Beauty’s widow ponders as her skin is seared

What would become of her

What good is born from mere ashes?

What good?

The echo becomes rhetoric to the winds, 

Away to the boulevards of Kanpur

As she absorbs the sizzling anger 

Embedded on her face, blazing fires

Not of hell 

But of scorching, searing injustice tattooed 

Upon her golden russet shoulders

Broken out of the shackles of chooriyan, washed of vows

  1. ii) POST-CREMATION PRELUDE

She peers back at the stranger of the mirror

Traversing down the lines of gauze with her finger

She wears the sweltering deserts, blazing sun

On the side of her cheek.

She runs down her skin and sees

The valleys of dawn 

She gazes and finds rivers of power

On her tongue, and she speaks

Past the drowning liquid flame

May she rise.

Like smoke and the fire

She will rise.

Past the unbounded inferno of injustice

Past Hatred’s smoldering chains.

Candlelit kerosene no longer an entity within a lantern

But a flame powerful and consuming

The fuels of Injustice’s ammunition

Prelude to a rising phoenix

She found herself in a sterile room, empty

Taking threads off bandages, unravelling.

As she uncovers the flames on her skin, rattling.

Her story too shall burn on.

‘Acid Attack Victim’ meant

Resilience.

Resilience.

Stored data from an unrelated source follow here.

--- config.mk ---
export PLATFORM = sky130hd
export DESIGN_NAME = trap_controller
export DESIGN_NICKNAME = d
export VERILOG_FILES = /design/src/rtl/trap_pkg.sv /design/src/rtl/trap_csr_file.sv /design/src/rtl/trap_controller.sv
export SDC_FILE = /design/constraint.sdc
export NUM_CORES = 1
export LEC_CHECK = 0
export CORE_MARGIN = 2
export CORE_UTILIZATION = 38
export DETAILED_ROUTE_END_ITERATION = 8
export PLACE_DENSITY = 0.77
export SLEW_MARGIN = 15
export SYNTH_ARGS = -nofsm -noshare
export SYNTH_HDL_FRONTEND = slang
export SYNTH_SLANG_ARGS = --single-unit
--- constraint.sdc ---
create_clock -name clk -period 2.1 [get_ports clk]
set_input_delay 0.42 -clock clk [delete_from_list [all_inputs] [get_ports clk]]
set_output_delay 0.42 -clock clk [all_outputs]
set_load 0.02 [all_outputs]
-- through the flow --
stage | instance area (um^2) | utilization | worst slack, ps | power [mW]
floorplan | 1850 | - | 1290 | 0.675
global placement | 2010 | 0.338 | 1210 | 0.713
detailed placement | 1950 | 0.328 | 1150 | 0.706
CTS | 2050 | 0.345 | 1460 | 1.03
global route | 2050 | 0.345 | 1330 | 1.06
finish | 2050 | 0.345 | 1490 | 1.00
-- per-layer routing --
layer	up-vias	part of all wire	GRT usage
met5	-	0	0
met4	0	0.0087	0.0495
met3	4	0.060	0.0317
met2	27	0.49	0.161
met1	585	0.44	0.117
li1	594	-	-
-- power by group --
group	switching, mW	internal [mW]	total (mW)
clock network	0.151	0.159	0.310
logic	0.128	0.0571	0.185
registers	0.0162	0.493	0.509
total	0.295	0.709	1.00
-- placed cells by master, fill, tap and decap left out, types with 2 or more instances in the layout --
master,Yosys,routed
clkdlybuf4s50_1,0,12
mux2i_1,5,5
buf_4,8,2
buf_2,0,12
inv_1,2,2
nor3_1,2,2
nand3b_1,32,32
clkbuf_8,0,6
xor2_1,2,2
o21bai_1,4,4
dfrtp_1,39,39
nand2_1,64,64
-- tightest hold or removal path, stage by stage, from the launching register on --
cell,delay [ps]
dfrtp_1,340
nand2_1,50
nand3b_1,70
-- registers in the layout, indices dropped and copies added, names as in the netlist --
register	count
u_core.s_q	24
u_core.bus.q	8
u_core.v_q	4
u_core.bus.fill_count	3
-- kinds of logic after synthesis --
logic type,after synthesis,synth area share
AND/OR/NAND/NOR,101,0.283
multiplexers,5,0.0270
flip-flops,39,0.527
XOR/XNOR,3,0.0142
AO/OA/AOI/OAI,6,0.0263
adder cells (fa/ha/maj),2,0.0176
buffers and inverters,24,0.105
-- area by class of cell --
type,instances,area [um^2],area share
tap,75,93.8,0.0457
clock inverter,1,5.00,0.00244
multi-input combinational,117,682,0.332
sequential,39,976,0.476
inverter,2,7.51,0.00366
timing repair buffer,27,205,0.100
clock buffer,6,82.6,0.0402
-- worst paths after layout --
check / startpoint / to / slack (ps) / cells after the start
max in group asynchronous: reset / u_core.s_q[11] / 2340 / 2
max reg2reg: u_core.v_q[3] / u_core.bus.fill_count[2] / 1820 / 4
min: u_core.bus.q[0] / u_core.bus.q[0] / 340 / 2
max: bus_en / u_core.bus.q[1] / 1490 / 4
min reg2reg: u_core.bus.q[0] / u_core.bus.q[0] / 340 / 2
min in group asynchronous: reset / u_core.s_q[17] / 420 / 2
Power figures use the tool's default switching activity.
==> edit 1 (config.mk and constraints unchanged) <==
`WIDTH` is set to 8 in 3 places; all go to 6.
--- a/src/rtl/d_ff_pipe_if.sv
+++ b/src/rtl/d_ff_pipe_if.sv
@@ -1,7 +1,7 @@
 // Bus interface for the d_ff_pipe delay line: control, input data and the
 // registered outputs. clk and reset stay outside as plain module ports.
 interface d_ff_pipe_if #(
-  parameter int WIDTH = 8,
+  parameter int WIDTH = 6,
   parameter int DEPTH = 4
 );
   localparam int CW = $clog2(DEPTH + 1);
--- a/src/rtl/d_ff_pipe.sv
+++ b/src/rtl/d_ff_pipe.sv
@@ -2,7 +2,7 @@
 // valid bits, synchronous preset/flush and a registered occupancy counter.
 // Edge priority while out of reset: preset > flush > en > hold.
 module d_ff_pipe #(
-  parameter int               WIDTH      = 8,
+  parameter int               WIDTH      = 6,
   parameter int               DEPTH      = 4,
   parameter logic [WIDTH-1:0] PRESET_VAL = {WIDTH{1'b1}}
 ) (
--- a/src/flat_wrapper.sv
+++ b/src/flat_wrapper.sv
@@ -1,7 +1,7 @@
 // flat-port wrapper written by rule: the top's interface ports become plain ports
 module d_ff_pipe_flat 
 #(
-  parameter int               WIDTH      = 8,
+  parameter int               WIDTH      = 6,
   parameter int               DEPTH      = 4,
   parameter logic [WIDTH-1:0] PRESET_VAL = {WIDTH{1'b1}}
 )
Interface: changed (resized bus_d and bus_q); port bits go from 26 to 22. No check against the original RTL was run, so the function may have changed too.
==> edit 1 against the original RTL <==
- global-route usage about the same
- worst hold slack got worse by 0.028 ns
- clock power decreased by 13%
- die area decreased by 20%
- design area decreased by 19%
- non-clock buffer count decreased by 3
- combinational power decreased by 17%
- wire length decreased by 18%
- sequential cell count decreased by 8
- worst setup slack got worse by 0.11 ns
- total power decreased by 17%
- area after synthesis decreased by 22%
[src/rtl/spi_instr_pkg.sv]
// Shared opcode constants, decoder state encoding and opcode classification helpers.
// No logic of its own; imported by the serial front-end modules.
// Backpressure: not applicable.
package spi_instr_pkg;

    localparam int OPCODE_BITS = 8;

    localparam logic [OPCODE_BITS-1:0] OP_WRSR      = 8'h01;
    localparam logic [OPCODE_BITS-1:0] OP_PP        = 8'h02;
    localparam logic [OPCODE_BITS-1:0] OP_READ      = 8'h03;
    localparam logic [OPCODE_BITS-1:0] OP_WRDI      = 8'h04;
    localparam logic [OPCODE_BITS-1:0] OP_RDSR      = 8'h05;
    localparam logic [OPCODE_BITS-1:0] OP_WREN      = 8'h06;
    localparam logic [OPCODE_BITS-1:0] OP_FAST_READ = 8'h0B;
    localparam logic [OPCODE_BITS-1:0] OP_RES       = 8'hAB;
    localparam logic [OPCODE_BITS-1:0] OP_DP        = 8'hB9;
    localparam logic [OPCODE_BITS-1:0] OP_BE        = 8'hC7;
    localparam logic [OPCODE_BITS-1:0] OP_SE        = 8'hD8;

    typedef enum logic [2:0] {
        ST_IDLE,
        ST_INSTR,
        ST_ADDR,
        ST_DUMMY,
        ST_DATA,
        ST_RDOUT,
        ST_WAIT,
        ST_IGNORE
    } state_t;

    function automatic logic is_write_op(input logic [OPCODE_BITS-1:0] op);
        return op inside {OP_WREN, OP_WRDI, OP_WRSR, OP_PP, OP_SE, OP_BE, OP_DP};
    endfunction

    function automatic logic wel_exempt(input logic [OPCODE_BITS-1:0] op);
        return (op == OP_WREN) || (op == OP_WRDI);
    endfunction

endpackage

[src/rtl/spi_shift_in.sv]
// MSB-first byte deserialiser with bit counter; byte_nxt/byte_done are combinational on the 8th bit.
// Latency: byte_done asserts in the same cycle the 8th bit is presented.
// Backpressure: en low (hold or deselect) freezes shift and count; clr realigns to a byte boundary.
module spi_shift_in
    import spi_instr_pkg::*;
(
    input  logic                   c,
    input  logic                   rst_n,
    input  logic                   clr,
    input  logic                   en,
    input  logic                   d,
    output logic [OPCODE_BITS-1:0] byte_nxt,
    output logic [2:0]             bit_cnt,
    output logic                   byte_done
);

    logic [OPCODE_BITS-2:0] sh;

    assign byte_nxt  = {sh, d};
    assign byte_done = en && (bit_cnt == 3'd7);

    always_ff @(posedge c or negedge rst_n) begin
        if (!rst_n) begin
            sh      <= '0;
            bit_cnt <= 3'd0;
        end else if (clr) begin
            sh      <= '0;
            bit_cnt <= 3'd0;
        end else if (en) begin
            sh      <= byte_nxt[OPCODE_BITS-2:0];
            bit_cnt <= bit_cnt + 3'd1;
        end
    end

endmodule

[src/rtl/spi_instr_decoder.sv]
// SPI instruction decoder for the M25P10A model; FAST_READ_EN adds the 0B fast-read opcode.
// Latency: all qualifiers are registered and appear the cycle after the sampling edge of the completing bit.
// Backpressure: hold=0 freezes the decoder; write_op commits only at a clean, byte-aligned deselect.
module spi_instr_decoder
    import spi_instr_pkg::*;
#(
    parameter int ADDR_BITS     = 24,
    parameter int MEM_ADDR_BITS = 17,
    parameter int PAGE_BITS     = 8
) (
    input  logic                     c,
    input  logic                     rst_n,
    input  logic                     s,
    input  logic                     d,
    input  logic                     hold,
    input  logic                     wel,
    input  logic                     wip,
    input  logic                     status_srwd,
    output logic [OPCODE_BITS-1:0]   instr,
    output logic                     instr_valid,
    output logic [MEM_ADDR_BITS-1:0] addr,
    output logic [OPCODE_BITS-1:0]   data_byte,
    output logic                     data_valid,
    output logic                     read_op,
    output logic                     rdsr_op,
    output logic                     wrsr,
    output logic                     srwd_wrsr,
    output logic                     write_op
);

    localparam int ADDR_BYTES = ADDR_BITS / OPCODE_BITS;
    localparam int ACW        = $clog2(ADDR_BYTES + 1);

    state_t                   state, state_nxt;
    logic [OPCODE_BITS-1:0]   byte_nxt;
    logic [2:0]               bit_cnt;
    logic                     byte_done;
    logic                     active;
    logic [ACW-1:0]           addr_cnt;
    logic [MEM_ADDR_BITS-OPCODE_BITS-1:0] addr_acc;
    logic [MEM_ADDR_BITS-1:0] addr_full;
    logic                     data_seen;
    logic evt_instr, evt_addr, evt_addr_last, evt_data, evt_read, evt_rdsr, evt_wrsr, commit;

    assign active    = !s && hold;
    // Address bits above the array size simply fall off the top of this shifter.
    assign addr_full = {addr_acc, byte_nxt};

    spi_shift_in u_shift (
        .c         (c),
        .rst_n     (rst_n),
        .clr       (s),
        .en        (active),
        .d         (d),
        .byte_nxt  (byte_nxt),
        .bit_cnt   (bit_cnt),
        .byte_done (byte_done)
    );

    always_ff @(posedge c or negedge rst_n) begin
        if (!rst_n) state <= ST_IDLE;
        else        state <= state_nxt;
    end

    always_comb begin
        state_nxt     = state;
        evt_instr     = 1'b0;
        evt_addr      = 1'b0;
        evt_addr_last = 1'b0;
        evt_data      = 1'b0;
        evt_read      = 1'b0;
        evt_rdsr      = 1'b0;
        evt_wrsr      = 1'b0;
        commit        = 1'b0;
        if (s) begin
            state_nxt = ST_IDLE;
            commit    = (state == ST_WAIT || (state == ST_DATA && data_seen)) &&
                        (bit_cnt == 3'd0) && is_write_op(instr) && !wip &&
                        (wel || wel_exempt(instr));
        end else if (hold) begin
            case (state)
                ST_IDLE, ST_INSTR: begin
                    state_nxt = ST_INSTR;
                    if (byte_done) begin
                        evt_instr = 1'b1;
                        if (wip && byte_nxt != OP_RDSR) begin
                            state_nxt = ST_IGNORE;
                        end else begin
                            case (byte_nxt)
                                OP_WREN, OP_WRDI, OP_BE, OP_DP, OP_RES: state_nxt = ST_WAIT;
`ifdef FAST_READ_EN
                                OP_SE, OP_READ, OP_PP, OP_FAST_READ:    state_nxt = ST_ADDR;
`else
                                OP_SE, OP_READ, OP_PP:                  state_nxt = ST_ADDR;
`endif
                                OP_WRSR: begin
                                    state_nxt = ST_DATA;
                                    evt_wrsr  = 1'b1;
                                end
                                OP_RDSR: begin
                                    state_nxt = ST_RDOUT;
                                    evt_rdsr  = 1'b1;
                                end
                                default: state_nxt = ST_IGNORE;
                            endcase
                        end
                    end
                end
                ST_ADDR: begin
                    if (byte_done) begin
                        evt_addr = 1'b1;
                        if (addr_cnt == ACW'(ADDR_BYTES - 1)) begin
                            evt_addr_last = 1'b1;
                            case (instr)
                                OP_READ: begin
                                    state_nxt = ST_RDOUT;
                                    evt_read  = 1'b1;
                                end
                                OP_PP:        state_nxt = ST_DATA;
`ifdef FAST_READ_EN
                                OP_FAST_READ: state_nxt = ST_DUMMY;
`endif
                                default:      state_nxt = ST_WAIT;
                            endcase
                        end
                    end
                end
                ST_DUMMY: begin
                    if (byte_done) begin
                        state_nxt = ST_RDOUT;
                        evt_read  = 1'b1;
                    end
                end
                ST_DATA: evt_data = byte_done;
                default: ;
            endcase
        end
    end

    always_ff @(posedge c or negedge rst_n) begin
        if (!rst_n) begin
            instr       <= '0;
            instr_valid <= 1'b0;
            addr        <= '0;
            addr_acc    <= '0;
            addr_cnt    <= '0;
            data_byte   <= '0;
            data_valid  <= 1'b0;
            data_seen   <= 1'b0;
            read_op     <= 1'b0;
            rdsr_op     <= 1'b0;
            wrsr        <= 1'b0;
            srwd_wrsr   <= 1'b0;
            write_op    <= 1'b0;
        end else begin
            instr_valid <= evt_instr;
            data_valid  <= evt_data;
            write_op    <= commit;
            if (evt_instr) begin
                instr    <= byte_nxt;
                addr_cnt <= '0;
            end
            if (evt_addr) begin
                addr_acc <= addr_full[MEM_ADDR_BITS-OPCODE_BITS-1:0];
                addr_cnt <= addr_cnt + ACW'(1);
            end
            // PP addr advances the cycle after data_valid so consumers see the byte's own address.
            if (evt_addr_last)
                addr <= addr_full;
            else if (data_valid && instr == OP_PP)
                addr[PAGE_BITS-1:0] <= addr[PAGE_BITS-1:0] + PAGE_BITS'(1);
            if (evt_data) begin
                data_byte <= byte_nxt;
                data_seen <= 1'b1;
            end
            if (s) begin
                data_seen <= 1'b0;
                read_op   <= 1'b0;
                rdsr_op   <= 1'b0;
                wrsr      <= 1'b0;
                srwd_wrsr <= 1'b0;
            end else begin
                if (evt_read) read_op <= 1'b1;
                if (evt_rdsr) rdsr_op <= 1'b1;
                if (evt_wrsr) begin
                    wrsr      <= 1'b1;
                    srwd_wrsr <= status_srwd;
                end
            end
        end
    end

endmodule
## src/rtl/hsid_x_obi_inf_pkg.sv

```systemverilog
// OBI interface types and default widths shared by the HSID OBI blocks.
//   obi_req_t  : manager request (req, we, be, addr, wdata)
//   obi_resp_t : subordinate response (gnt, rvalid, rdata, err)
package hsid_x_obi_inf_pkg;

  localparam int unsigned HSID_WORD_WIDTH       = 32;
  localparam int unsigned HSID_MEM_ACCESS_WIDTH = 16;

  typedef struct packed {
    logic                           req;
    logic                           we;
    logic [HSID_WORD_WIDTH/8-1:0]   be;
    logic [HSID_WORD_WIDTH-1:0]     addr;
    logic [HSID_WORD_WIDTH-1:0]     wdata;
  } obi_req_t;

  typedef struct packed {
    logic                       gnt;
    logic                       rvalid;
    logic [HSID_WORD_WIDTH-1:0] rdata;
    logic                       err;
  } obi_resp_t;

endpackage

```

## src/rtl/hsid_x_obi_stream_reader.sv

```systemverilog
// Strided OBI read engine feeding a small output FIFO.
// Ports:
//   clk, rst_n                 clock, asynchronous active-low reset
//   obi_req / obi_rsp          OBI manager read port (we=0, be all-ones, wdata=0)
//   initial_addr, stride       first byte address and byte step between reads
//   limit                      number of words to read (0 = all-ones)
//   start, clear               command pulses
//   idle, ready, done          status: IDLE, READING, DONE respectively
//   data_out_valid/_ready, data_out   output stream (FIFO head)
//   error                      sticky: an OBI response carried err
module hsid_x_obi_stream_reader
  import hsid_x_obi_inf_pkg::*;
#(
  parameter int unsigned WORD_WIDTH       = HSID_WORD_WIDTH,
  parameter int unsigned MEM_ACCESS_WIDTH = HSID_MEM_ACCESS_WIDTH,
  parameter int unsigned FIFO_DEPTH       = 4
) (
  input  logic                        clk,
  input  logic                        rst_n,
  output obi_req_t                    obi_req,
  input  obi_resp_t                   obi_rsp,
  input  logic [WORD_WIDTH-1:0]       initial_addr,
  input  logic [WORD_WIDTH-1:0]       stride,
  input  logic [MEM_ACCESS_WIDTH-1:0] limit,
  input  logic                        start,
  input  logic                        clear,
  output logic                        idle,
  output logic                        ready,
  output logic                        done,
  output logic                        data_out_valid,
  output logic [WORD_WIDTH-1:0]       data_out,
  input  logic                        data_out_ready,
  output logic                        error
);

  localparam int unsigned PtrW = $clog2(FIFO_DEPTH);
  localparam int unsigned OutW = PtrW + 1;
  localparam int unsigned SumW = OutW + 1;
  localparam int unsigned CntW = MEM_ACCESS_WIDTH + 1;
  localparam logic [SumW-1:0] DepthSum = SumW'(FIFO_DEPTH);

  typedef enum logic [2:0] {StIdle, StInit, StReading, StDone, StClear} state_e;

  state_e                      state_q, state_d;
  logic [WORD_WIDTH-1:0]       addr_q, addr_d;
  logic [WORD_WIDTH-1:0]       stride_q, stride_d;
  logic [MEM_ACCESS_WIDTH-1:0] limit_q, limit_d;
  logic [CntW-1:0]             requests_q, requests_d;
  logic [CntW-1:0]             reads_q, reads_d;
  logic [OutW-1:0]             outstanding_q, outstanding_d;
  logic [OutW-1:0]             count_q, count_d;
  logic [PtrW-1:0]             wptr_q, wptr_d;
  logic [PtrW-1:0]             rptr_q, rptr_d;
  logic                        error_q, error_d;
  logic [WORD_WIDTH-1:0]       mem_q [FIFO_DEPTH];

  logic req_en, gnt_hs, rvalid_ok, push, pop, flush;

  // Credit rule: in-flight reads plus buffered words never exceed the FIFO,
  // so every rvalid always has a free slot.
  assign req_en = (state_q == StReading) && (requests_q < {1'b0, limit_q}) &&
                  (({1'b0, outstanding_q} + {1'b0, count_q}) < DepthSum);
  assign gnt_hs    = req_en && obi_rsp.gnt;
  assign rvalid_ok = obi_rsp.rvalid && (outstanding_q != '0);
  assign data_out_valid = (count_q != '0);
  assign pop            = data_out_valid && data_out_ready;
  assign data_out       = data_out_valid ? mem_q[rptr_q] : '0;

  always_comb begin
    obi_req      = '0;
    obi_req.req  = req_en;
    obi_req.be   = '1;
    obi_req.addr = addr_q;
  end

  assign idle  = (state_q == StIdle);
  assign ready = (state_q == StReading);
  assign done  = (state_q == StDone);
  assign error = error_q;

  always_comb begin
    state_d       = state_q;
    addr_d        = addr_q;
    stride_d      = stride_q;
    limit_d       = limit_q;
    requests_d    = requests_q;
    reads_d       = reads_q;
    error_d       = error_q;
    push          = 1'b0;
    flush         = 1'b0;
    outstanding_d = outstanding_q + OutW'(gnt_hs) - OutW'(rvalid_ok);

    if (gnt_hs) begin
      requests_d = requests_q + CntW'(1);
      addr_d     = addr_q + stride_q;
    end
    if (obi_rsp.rvalid && obi_rsp.err && (state_q != StIdle)) begin
      error_d = 1'b1;
    end

    unique case (state_q)
      StIdle: begin
        if (start && !clear) state_d = StInit;
      end
      StInit: begin
        addr_d     = initial_addr;
        stride_d   = stride;
        limit_d    = (limit == '0) ? '1 : limit;
        requests_d = '0;
        reads_d    = '0;
        error_d    = 1'b0;
        if (clear) begin
          state_d = StClear;
          flush   = 1'b1;
        end else begin
          state_d = StReading;
        end
      end
      StReading: begin
        if (clear) begin
          state_d = StClear;
          flush   = 1'b1;
        end else begin
          if (rvalid_ok) begin
            push    = 1'b1;
            reads_d = reads_q + CntW'(1);
          end
          if ((reads_q == {1'b0, limit_q}) && (count_q == '0)) state_d = StDone;
        end
      end
      StDone: begin
        if (clear) begin
          state_d = StIdle;
        end else if (start) begin
          state_d = StInit;
        end
      end
      StClear: begin
        // Late responses are drained and dropped; leave only once nothing is in flight.
        flush      = 1'b1;
        addr_d     = '0;
        stride_d   = '0;
        limit_d    = '0;
        requests_d = '0;
        reads_d    = '0;
        if (outstanding_q == '0) state_d = StIdle;
      end
      default: state_d = StIdle;
    endcase
  end

  always_comb begin
    wptr_d  = wptr_q;
    rptr_d  = rptr_q;
    count_d = count_q;
    if (flush) begin
      wptr_d  = '0;
      rptr_d  = '0;
      count_d = '0;
    end else begin
      if (push) wptr_d = wptr_q + PtrW'(1);
      if (pop)  rptr_d = rptr_q + PtrW'(1);
      count_d = count_q + OutW'(push) - OutW'(pop);
    end
  end

  always_ff @(posedge clk or negedge rst_n) begin
    if (!rst_n) begin
      state_q       <= StIdle;
      addr_q        <= '0;
      stride_q      <= '0;
      limit_q       <= '0;
      requests_q    <= '0;
      reads_q       <= '0;
      outstanding_q <= '0;
      count_q       <= '0;
      wptr_q        <= '0;
      rptr_q        <= '0;
      error_q       <= 1'b0;
    end else begin
      state_q       <= state_d;
      addr_q        <= addr_d;
      stride_q      <= stride_d;
      limit_q       <= limit_d;
      requests_q    <= requests_d;
      reads_q       <= reads_d;
      outstanding_q <= outstanding_d;
      count_q       <= count_d;
      wptr_q        <= wptr_d;
      rptr_q        <= rptr_d;
      error_q       <= error_d;
    end
  end

  // Storage needs no reset: data_out is gated by the (reset) occupancy count.
  always_ff @(posedge clk) begin
    if (push) mem_q[wptr_q] <= obi_rsp.rdata;
  end

endmodule

```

Amid pain. Amid suffering.

Resilience. Towards the unknowable.

Liquid fire burnt away her skin

But the fire inside her remained, uncontrollable

As it burns and burns

And as it burns away the shadows of lament

The sink mirror shows — Her.

Peering. Focusing. 

Scars.

But only a scarred face,

Not a scarred heart.

She smiled back, a phoenix.

Rising from Transgression’s embers,

She burns — Glowing.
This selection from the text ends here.